Reação de Eduardo Bolsonaro
Em vídeo publicado em 25 de maio de 2025, Eduardo criticou o STF, especialmente Moraes, e afirmou que busca “criar um ambiente para anistiar” os presos pelos atos golpistas de 8 de janeiro de 2023. Ele comparou suas ações a campanhas de petistas, como a de Dilma Rousseff na ONU em 2016, e negou irregularidades, alegando denunciar “violações de direitos humanos e perseguições políticas”.
Contexto Político
O pedido da PGR foi motivado por uma representação do deputado Lindbergh Farias, que acusou Eduardo de conspirar contra a soberania nacional ao buscar sanções contra Moraes, incluindo a chamada “pena de morte financeira” (bloqueio de ativos e vistos).
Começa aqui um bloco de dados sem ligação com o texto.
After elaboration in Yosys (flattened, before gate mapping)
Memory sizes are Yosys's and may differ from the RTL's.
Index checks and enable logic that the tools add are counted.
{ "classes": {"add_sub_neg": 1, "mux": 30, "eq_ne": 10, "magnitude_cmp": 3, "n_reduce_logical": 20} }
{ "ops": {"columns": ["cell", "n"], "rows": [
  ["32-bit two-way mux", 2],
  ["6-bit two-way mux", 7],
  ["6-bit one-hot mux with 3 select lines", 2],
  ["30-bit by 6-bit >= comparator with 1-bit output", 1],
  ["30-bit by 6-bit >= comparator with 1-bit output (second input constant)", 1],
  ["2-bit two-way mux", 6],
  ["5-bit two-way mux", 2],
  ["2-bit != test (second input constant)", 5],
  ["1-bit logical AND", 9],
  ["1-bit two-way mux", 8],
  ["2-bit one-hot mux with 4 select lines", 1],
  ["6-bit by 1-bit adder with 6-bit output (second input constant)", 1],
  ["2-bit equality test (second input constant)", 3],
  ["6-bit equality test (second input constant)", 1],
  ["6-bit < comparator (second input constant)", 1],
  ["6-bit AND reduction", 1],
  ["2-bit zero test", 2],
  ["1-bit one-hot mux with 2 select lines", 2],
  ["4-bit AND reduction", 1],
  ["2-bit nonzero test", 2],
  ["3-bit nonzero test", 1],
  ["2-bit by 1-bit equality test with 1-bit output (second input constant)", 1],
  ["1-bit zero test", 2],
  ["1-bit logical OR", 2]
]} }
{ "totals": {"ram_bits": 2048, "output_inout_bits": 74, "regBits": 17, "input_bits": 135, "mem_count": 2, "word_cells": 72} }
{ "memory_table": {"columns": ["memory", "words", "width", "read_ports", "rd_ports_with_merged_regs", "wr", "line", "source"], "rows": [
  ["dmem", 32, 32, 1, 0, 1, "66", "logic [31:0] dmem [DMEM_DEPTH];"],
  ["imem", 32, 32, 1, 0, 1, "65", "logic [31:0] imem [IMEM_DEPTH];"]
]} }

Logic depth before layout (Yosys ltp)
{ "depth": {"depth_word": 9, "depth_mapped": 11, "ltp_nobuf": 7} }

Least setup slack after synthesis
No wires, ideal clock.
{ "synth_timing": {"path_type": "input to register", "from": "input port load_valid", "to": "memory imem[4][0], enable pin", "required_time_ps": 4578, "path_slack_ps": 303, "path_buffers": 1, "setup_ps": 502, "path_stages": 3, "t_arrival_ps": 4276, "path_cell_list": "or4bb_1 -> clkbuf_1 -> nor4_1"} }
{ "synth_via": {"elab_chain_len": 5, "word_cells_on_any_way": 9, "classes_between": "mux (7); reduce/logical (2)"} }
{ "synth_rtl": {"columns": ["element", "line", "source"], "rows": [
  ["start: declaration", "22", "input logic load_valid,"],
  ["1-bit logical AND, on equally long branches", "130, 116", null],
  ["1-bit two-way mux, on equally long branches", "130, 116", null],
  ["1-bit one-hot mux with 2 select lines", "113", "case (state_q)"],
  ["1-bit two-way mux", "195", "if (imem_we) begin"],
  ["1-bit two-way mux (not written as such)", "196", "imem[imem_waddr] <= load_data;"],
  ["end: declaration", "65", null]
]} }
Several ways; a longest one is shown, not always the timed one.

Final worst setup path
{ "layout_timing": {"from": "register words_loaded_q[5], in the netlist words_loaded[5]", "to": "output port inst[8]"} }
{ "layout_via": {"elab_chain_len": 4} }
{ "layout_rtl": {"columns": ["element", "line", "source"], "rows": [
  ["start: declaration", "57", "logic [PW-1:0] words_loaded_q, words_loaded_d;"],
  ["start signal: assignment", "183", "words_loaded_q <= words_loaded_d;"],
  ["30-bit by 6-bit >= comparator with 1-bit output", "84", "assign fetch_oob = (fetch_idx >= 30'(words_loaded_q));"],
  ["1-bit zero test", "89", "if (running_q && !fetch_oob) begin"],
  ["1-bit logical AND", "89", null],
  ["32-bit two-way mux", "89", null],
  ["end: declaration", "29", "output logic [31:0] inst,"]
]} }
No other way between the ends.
A liderança do PT na Câmara chegou a pedir a prisão preventiva do deputado, argumentando risco à ordem pública e à independência do Judiciário.
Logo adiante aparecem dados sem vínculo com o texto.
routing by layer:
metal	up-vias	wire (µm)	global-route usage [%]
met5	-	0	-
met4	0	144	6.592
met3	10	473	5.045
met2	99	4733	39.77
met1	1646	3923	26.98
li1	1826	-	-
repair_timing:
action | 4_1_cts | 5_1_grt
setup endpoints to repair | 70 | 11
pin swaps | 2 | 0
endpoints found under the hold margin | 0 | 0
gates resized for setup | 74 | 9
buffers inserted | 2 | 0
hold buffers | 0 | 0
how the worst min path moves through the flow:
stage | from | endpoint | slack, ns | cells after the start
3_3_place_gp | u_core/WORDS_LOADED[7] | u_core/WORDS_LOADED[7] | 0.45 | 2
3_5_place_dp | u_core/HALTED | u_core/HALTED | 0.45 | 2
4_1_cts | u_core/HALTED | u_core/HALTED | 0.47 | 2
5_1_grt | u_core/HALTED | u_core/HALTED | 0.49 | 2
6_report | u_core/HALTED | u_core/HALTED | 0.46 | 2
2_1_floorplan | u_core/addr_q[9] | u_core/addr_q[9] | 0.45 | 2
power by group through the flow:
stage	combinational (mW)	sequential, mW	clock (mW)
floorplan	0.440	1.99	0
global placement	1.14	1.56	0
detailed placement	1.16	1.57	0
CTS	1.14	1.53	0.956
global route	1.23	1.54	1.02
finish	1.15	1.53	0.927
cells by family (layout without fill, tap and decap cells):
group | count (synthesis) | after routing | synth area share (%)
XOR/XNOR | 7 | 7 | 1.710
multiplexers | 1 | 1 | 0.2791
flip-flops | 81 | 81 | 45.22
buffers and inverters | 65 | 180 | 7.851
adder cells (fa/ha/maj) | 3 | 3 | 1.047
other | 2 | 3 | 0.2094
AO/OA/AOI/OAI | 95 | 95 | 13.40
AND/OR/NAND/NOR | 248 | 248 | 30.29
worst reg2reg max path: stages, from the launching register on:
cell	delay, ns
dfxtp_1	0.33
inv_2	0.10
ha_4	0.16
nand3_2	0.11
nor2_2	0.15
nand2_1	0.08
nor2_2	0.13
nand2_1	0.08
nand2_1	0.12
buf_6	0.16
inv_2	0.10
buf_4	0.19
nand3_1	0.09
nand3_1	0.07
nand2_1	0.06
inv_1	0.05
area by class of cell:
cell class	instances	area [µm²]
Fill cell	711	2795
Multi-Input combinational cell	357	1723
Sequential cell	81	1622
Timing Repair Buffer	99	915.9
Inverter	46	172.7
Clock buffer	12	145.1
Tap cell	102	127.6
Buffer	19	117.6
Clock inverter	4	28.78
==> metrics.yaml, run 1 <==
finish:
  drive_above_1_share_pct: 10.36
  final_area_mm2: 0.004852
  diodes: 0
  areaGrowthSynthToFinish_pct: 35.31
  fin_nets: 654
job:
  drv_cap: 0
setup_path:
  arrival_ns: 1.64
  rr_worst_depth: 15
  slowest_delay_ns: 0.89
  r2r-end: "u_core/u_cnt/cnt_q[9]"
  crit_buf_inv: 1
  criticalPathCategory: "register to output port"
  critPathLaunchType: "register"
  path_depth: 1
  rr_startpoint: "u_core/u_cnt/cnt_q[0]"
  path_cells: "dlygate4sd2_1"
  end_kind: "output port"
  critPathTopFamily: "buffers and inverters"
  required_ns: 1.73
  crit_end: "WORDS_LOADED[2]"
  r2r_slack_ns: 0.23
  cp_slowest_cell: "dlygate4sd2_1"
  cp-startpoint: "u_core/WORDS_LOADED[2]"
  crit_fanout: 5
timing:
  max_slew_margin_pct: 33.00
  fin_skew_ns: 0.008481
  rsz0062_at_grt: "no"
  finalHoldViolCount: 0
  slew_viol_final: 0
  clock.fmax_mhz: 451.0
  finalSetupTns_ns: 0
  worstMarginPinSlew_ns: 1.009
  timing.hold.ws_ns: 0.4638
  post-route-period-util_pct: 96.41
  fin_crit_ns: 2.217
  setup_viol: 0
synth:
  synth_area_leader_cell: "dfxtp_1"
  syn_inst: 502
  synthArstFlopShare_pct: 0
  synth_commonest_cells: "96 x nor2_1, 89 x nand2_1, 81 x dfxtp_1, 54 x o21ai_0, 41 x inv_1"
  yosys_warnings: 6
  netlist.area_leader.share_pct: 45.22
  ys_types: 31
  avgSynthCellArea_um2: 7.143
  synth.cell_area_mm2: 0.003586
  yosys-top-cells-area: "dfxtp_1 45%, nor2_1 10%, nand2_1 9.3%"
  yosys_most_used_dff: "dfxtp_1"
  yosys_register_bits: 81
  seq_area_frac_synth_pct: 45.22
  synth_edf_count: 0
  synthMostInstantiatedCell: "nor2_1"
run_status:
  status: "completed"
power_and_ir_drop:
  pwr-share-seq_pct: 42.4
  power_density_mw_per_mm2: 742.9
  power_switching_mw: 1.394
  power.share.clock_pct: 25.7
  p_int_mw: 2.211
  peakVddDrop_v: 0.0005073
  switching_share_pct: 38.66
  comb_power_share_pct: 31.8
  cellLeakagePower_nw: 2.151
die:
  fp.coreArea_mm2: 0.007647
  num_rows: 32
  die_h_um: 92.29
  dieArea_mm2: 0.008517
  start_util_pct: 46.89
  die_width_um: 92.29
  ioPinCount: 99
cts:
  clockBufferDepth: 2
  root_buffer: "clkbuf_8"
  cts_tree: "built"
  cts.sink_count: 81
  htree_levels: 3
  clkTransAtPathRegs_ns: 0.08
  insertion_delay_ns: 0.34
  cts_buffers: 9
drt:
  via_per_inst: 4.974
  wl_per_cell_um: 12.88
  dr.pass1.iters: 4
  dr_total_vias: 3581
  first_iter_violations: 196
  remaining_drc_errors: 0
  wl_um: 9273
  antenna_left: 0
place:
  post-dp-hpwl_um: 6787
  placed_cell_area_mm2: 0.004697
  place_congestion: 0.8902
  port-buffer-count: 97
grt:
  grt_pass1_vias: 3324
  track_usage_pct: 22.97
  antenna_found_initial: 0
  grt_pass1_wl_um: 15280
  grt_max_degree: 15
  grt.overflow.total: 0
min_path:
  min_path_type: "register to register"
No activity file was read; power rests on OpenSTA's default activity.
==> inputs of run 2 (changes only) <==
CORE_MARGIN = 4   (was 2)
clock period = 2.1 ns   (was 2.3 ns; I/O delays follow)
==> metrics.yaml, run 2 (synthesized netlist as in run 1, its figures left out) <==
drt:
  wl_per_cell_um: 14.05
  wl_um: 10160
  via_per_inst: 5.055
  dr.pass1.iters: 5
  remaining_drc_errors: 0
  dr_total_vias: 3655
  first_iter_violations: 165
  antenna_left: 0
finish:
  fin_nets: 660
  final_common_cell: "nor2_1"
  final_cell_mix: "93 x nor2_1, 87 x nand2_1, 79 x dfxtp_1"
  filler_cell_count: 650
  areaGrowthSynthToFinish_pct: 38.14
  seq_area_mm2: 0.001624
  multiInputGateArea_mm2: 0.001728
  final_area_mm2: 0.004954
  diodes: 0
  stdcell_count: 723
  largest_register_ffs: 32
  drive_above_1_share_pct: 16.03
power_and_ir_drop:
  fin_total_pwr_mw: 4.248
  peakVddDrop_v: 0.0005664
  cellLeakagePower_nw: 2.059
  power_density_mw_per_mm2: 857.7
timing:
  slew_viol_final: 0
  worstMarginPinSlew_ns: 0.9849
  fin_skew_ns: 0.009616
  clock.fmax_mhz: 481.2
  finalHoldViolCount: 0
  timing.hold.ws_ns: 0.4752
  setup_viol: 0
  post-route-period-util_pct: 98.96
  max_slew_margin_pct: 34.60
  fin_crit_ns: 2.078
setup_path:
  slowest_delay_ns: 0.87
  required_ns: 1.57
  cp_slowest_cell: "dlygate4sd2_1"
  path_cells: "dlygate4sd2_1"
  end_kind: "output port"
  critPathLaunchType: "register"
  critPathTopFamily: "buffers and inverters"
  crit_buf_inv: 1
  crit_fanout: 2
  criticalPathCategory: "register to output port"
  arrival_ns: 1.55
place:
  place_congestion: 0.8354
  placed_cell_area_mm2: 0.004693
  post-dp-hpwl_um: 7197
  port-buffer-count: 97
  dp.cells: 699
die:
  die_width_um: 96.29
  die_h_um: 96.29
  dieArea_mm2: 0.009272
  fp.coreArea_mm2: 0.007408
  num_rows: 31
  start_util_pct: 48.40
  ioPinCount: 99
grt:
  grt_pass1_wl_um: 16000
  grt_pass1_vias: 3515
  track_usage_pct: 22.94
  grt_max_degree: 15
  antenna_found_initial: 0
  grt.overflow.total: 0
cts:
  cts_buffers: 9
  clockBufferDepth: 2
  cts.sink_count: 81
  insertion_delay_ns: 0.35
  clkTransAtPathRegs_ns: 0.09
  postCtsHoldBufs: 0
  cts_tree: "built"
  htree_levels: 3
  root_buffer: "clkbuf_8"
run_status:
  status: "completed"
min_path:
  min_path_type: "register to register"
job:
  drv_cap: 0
A possibilidade de sanções dos EUA contra Moraes, endossada por Rubio, mobilizou o governo brasileiro, que intensificou diálogos diplomáticos para evitar um conflito internacional. A PGR considera que as ações de Eduardo configuram uma “ofensiva sem precedentes” para deslegitimar o STF e interferir em processos judiciais.
Implicações
A investigação, se autorizada, pode agravar a crise entre o Judiciário e aliados de Jair Bolsonaro, que enfrentam múltiplos inquéritos no STF. A conduta de Eduardo é vista como parte de uma estratégia para pressionar o Judiciário e proteger seu pai, réu por tentativa de golpe. O caso também levanta debates sobre soberania nacional, com críticas de que o deputado busca intervenção estrangeira em assuntos internos do Brasil.
O STF deve decidir nas próximas horas sobre a abertura do inquérito, com potenciais desdobramentos para as relações Brasil-EUA e para o cenário político interno, especialmente em meio às tensões envolvendo o Judiciário e o bolsonarismo.